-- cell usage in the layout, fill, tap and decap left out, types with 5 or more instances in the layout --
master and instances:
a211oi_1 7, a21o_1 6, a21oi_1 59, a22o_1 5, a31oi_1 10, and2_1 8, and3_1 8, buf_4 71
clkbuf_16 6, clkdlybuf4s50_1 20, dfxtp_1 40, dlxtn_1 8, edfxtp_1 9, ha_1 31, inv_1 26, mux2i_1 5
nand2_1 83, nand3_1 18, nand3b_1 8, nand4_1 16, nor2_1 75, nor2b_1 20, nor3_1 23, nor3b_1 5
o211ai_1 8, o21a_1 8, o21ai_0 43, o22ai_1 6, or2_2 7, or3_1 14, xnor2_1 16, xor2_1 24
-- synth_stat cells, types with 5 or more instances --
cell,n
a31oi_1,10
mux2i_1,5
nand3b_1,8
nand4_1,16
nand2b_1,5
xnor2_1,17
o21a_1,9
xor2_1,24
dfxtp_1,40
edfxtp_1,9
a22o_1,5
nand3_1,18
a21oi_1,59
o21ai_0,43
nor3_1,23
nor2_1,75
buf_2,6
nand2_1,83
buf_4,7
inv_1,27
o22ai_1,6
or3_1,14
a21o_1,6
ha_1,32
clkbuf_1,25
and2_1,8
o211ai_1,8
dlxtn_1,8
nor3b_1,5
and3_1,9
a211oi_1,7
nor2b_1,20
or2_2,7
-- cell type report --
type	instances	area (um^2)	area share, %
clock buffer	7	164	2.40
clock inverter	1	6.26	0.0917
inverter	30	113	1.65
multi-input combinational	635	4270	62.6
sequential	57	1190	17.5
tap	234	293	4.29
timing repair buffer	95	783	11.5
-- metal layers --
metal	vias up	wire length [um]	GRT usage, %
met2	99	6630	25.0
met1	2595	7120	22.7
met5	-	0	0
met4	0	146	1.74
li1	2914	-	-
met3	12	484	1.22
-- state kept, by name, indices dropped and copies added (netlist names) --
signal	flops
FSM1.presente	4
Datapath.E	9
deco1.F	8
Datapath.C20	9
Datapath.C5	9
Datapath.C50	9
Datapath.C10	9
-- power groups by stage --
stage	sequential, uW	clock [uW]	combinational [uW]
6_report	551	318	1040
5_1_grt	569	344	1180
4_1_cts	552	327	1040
===== design/flow/design.v =====
module cronometro_FPGA(
input CLOCK_50,
input [0:0] V_BT,  
output reg [6:0] G_HEX0,           
output reg [6:0] G_HEX1,
output reg [6:0] G_HEX2,
output reg [6:0] G_HEX3     
);
reg [3:0] q1;
reg [3:0] q2;
reg [3:0] q0;         
reg [3:0] q3;
reg [25:0] q;
reg clkk;
always @(posedge CLOCK_50)
if(q==26'd60000000) begin
q<= 3'd0;
clkk<=1'b1;
end else  begin 
q <= q+1;
clkk<=1'b0;
end
always @ (posedge clkk) begin
	if (~V_BT[0:0]) begin
	q0<=4'd0;
	q1<=4'd0;
	q2<=4'd0;
	q3<=4'd0;
	end else begin
	if(q0!=4'd9)begin 
	q0<=q0+1;
	end else if(q0==4'd9&&q1!=4'd9) begin
	q0<=4'd0;
	q1<=q1+1;
	end else if(q1==4'd9&&q2!=4'd9)begin 
	q0<=4'd0;
	q1<=4'd0;
	q2<=q2+1;
	end else if(q2==4'd9&&q3!=4'd9)begin 
	q0<=4'd0;
	q1<=4'd0;
	q2<=4'd0;
	q3<=q3+1;
	end
	end
	case( q0 )
        4'B0000: G_HEX0 = 7'B1000000;
        4'B0001: G_HEX0 = 7'B1111001;
        4'B0010: G_HEX0 = 7'B0100100;
        4'B0011: G_HEX0 = 7'B0110000;
        4'B0100: G_HEX0 = 7'B0011001;
        4'B0101: G_HEX0 = 7'B0010010;
        4'B0110: G_HEX0 = 7'B0000010;
        4'B0111: G_HEX0 = 7'B1111000;
        4'B1000: G_HEX0 = 7'B0000000;
        4'B1001: G_HEX0 = 7'B0010000;
    endcase
     case( q1 )
        4'B0000: G_HEX1 = 7'B1000000;
        4'B0001: G_HEX1 = 7'B1111001;
        4'B0010: G_HEX1 = 7'B0100100;
        4'B0011: G_HEX1 = 7'B0110000;
        4'B0100: G_HEX1 = 7'B0011001;
        4'B0101: G_HEX1 = 7'B0010010;
        4'B0110: G_HEX1 = 7'B0000010;
        4'B0111: G_HEX1 = 7'B1111000;
        4'B1000: G_HEX1 = 7'B0000000;
        4'B1001: G_HEX1 = 7'B0010000;
    endcase
	 case( q2 )
        4'B0000: G_HEX2 = 7'B1000000;
        4'B0001: G_HEX2 = 7'B1111001;
        4'B0010: G_HEX2 = 7'B0100100;
        4'B0011: G_HEX2 = 7'B0110000;
        4'B0100: G_HEX2 = 7'B0011001;
        4'B0101: G_HEX2 = 7'B0010010;
        4'B0110: G_HEX2 = 7'B0000010;
        4'B0111: G_HEX2 = 7'B1111000;
        4'B1000: G_HEX2 = 7'B0000000;
        4'B1001: G_HEX2 = 7'B0010000;
    endcase
    case( q3 )
        4'B0000: G_HEX3 = 7'B1000000;
        4'B0001: G_HEX3 = 7'B1111001;
        4'B0010: G_HEX3 = 7'B0100100;
        4'B0011: G_HEX3 = 7'B0110000;
        4'B0100: G_HEX3 = 7'B0011001;
        4'B0101: G_HEX3 = 7'B0010010;
        4'B0110: G_HEX3 = 7'B0000010;
        4'B0111: G_HEX3 = 7'B1111000;
        4'B1000: G_HEX3 = 7'B0000000;
        4'B1001: G_HEX3 = 7'B0010000;
    endcase
	end
endmodule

- - - - -

# Work to complete:
Go through the entries above and reproduce each one exactly.

# Written answer:
-- cell usage in the layout, fill, tap and decap left out, types with 5 or more instances in the layout --
master and instances:
a211oi_1 7, a21o_1 6, a21oi_1 59, a22o_1 5, a31oi_1 10, and2_1 8, and3_1 8, buf_4 71
clkbuf_16 6, clkdlybuf4s50_1 20, dfxtp_1 40, dlxtn_1 8, edfxtp_1 9, ha_1 31, inv_1 26, mux2i_1 5
nand2_1 83, nand3_1 18, nand3b_1 8, nand4_1 16, nor2_1 75, nor2b_1 20, nor3_1 23, nor3b_1 5
o211ai_1 8, o21a_1 8, o21ai_0 43, o22ai_1 6, or2_2 7, or3_1 14, xnor2_1 16, xor2_1 24
-- synth_stat cells, types with 5 or more instances --
cell,n
a31oi_1,10
mux2i_1,5
nand3b_1,8
nand4_1,16
nand2b_1,5
xnor2_1,17
o21a_1,9
xor2_1,24
dfxtp_1,40
edfxtp_1,9
a22o_1,5
nand3_1,18
a21oi_1,59
o21ai_0,43
nor3_1,23
nor2_1,75
buf_2,6
nand2_1,83
buf_4,7
inv_1,27
o22ai_1,6
or3_1,14
a21o_1,6
ha_1,32
clkbuf_1,25
and2_1,8
o211ai_1,8
dlxtn_1,8
nor3b_1,5
and3_1,9
a211oi_1,7
nor2b_1,20
or2_2,7
-- cell type report --
type	instances	area (um^2)	area share, %
clock buffer	7	164	2.40
clock inverter	1	6.26	0.0917
inverter	30	113	1.65
multi-input combinational	635	4270	62.6
sequential	57	1190	17.5
tap	234	293	4.29
timing repair buffer	95	783	11.5
-- metal layers --
metal	vias up	wire length [um]	GRT usage, %
met2	99	6630	25.0
met1	2595	7120	22.7
met5	-	0	0
met4	0	146	1.74
li1	2914	-	-
met3	12	484	1.22
-- state kept, by name, indices dropped and copies added (netlist names) --
signal	flops
FSM1.presente	4
Datapath.E	9
deco1.F	8
Datapath.C20	9
Datapath.C5	9
Datapath.C50	9
Datapath.C10	9
-- power groups by stage --
stage	sequential, uW	clock [uW]	combinational [uW]
6_report	551	318	1040
5_1_grt	569	344	1180
4_1_cts	552	327	1040
===== design/flow/design.v =====
module cronometro_FPGA(
input CLOCK_50,
input [0:0] V_BT,  
output reg [6:0] G_HEX0,           
output reg [6:0] G_HEX1,
output reg [6:0] G_HEX2,
output reg [6:0] G_HEX3     
);
reg [3:0] q1;
reg [3:0] q2;
reg [3:0] q0;         
reg [3:0] q3;
reg [25:0] q;
reg clkk;
always @(posedge CLOCK_50)
if(q==26'd60000000) begin
q<= 3'd0;
clkk<=1'b1;
end else  begin 
q <= q+1;
clkk<=1'b0;
end
always @ (posedge clkk) begin
	if (~V_BT[0:0]) begin
	q0<=4'd0;
	q1<=4'd0;
	q2<=4'd0;
	q3<=4'd0;
	end else begin
	if(q0!=4'd9)begin 
	q0<=q0+1;
	end else if(q0==4'd9&&q1!=4'd9) begin
	q0<=4'd0;
	q1<=q1+1;
	end else if(q1==4'd9&&q2!=4'd9)begin 
	q0<=4'd0;
	q1<=4'd0;
	q2<=q2+1;
	end else if(q2==4'd9&&q3!=4'd9)begin 
	q0<=4'd0;
	q1<=4'd0;
	q2<=4'd0;
	q3<=q3+1;
	end
	end
	case( q0 )
        4'B0000: G_HEX0 = 7'B1000000;
        4'B0001: G_HEX0 = 7'B1111001;
        4'B0010: G_HEX0 = 7'B0100100;
        4'B0011: G_HEX0 = 7'B0110000;
        4'B0100: G_HEX0 = 7'B0011001;
        4'B0101: G_HEX0 = 7'B0010010;
        4'B0110: G_HEX0 = 7'B0000010;
        4'B0111: G_HEX0 = 7'B1111000;
        4'B1000: G_HEX0 = 7'B0000000;
        4'B1001: G_HEX0 = 7'B0010000;
    endcase
     case( q1 )
        4'B0000: G_HEX1 = 7'B1000000;
        4'B0001: G_HEX1 = 7'B1111001;
        4'B0010: G_HEX1 = 7'B0100100;
        4'B0011: G_HEX1 = 7'B0110000;
        4'B0100: G_HEX1 = 7'B0011001;
        4'B0101: G_HEX1 = 7'B0010010;
        4'B0110: G_HEX1 = 7'B0000010;
        4'B0111: G_HEX1 = 7'B1111000;
        4'B1000: G_HEX1 = 7'B0000000;
        4'B1001: G_HEX1 = 7'B0010000;
    endcase
	 case( q2 )
        4'B0000: G_HEX2 = 7'B1000000;
        4'B0001: G_HEX2 = 7'B1111001;
        4'B0010: G_HEX2 = 7'B0100100;
        4'B0011: G_HEX2 = 7'B0110000;
        4'B0100: G_HEX2 = 7'B0011001;
        4'B0101: G_HEX2 = 7'B0010010;
        4'B0110: G_HEX2 = 7'B0000010;
        4'B0111: G_HEX2 = 7'B1111000;
        4'B1000: G_HEX2 = 7'B0000000;
        4'B1001: G_HEX2 = 7'B0010000;
    endcase
    case( q3 )
        4'B0000: G_HEX3 = 7'B1000000;
        4'B0001: G_HEX3 = 7'B1111001;
        4'B0010: G_HEX3 = 7'B0100100;
        4'B0011: G_HEX3 = 7'B0110000;
        4'B0100: G_HEX3 = 7'B0011001;
        4'B0101: G_HEX3 = 7'B0010010;
        4'B0110: G_HEX3 = 7'B0000010;
        4'B0111: G_HEX3 = 7'B1111000;
        4'B1000: G_HEX3 = 7'B0000000;
        4'B1001: G_HEX3 = 7'B0010000;
    endcase
	end
endmodule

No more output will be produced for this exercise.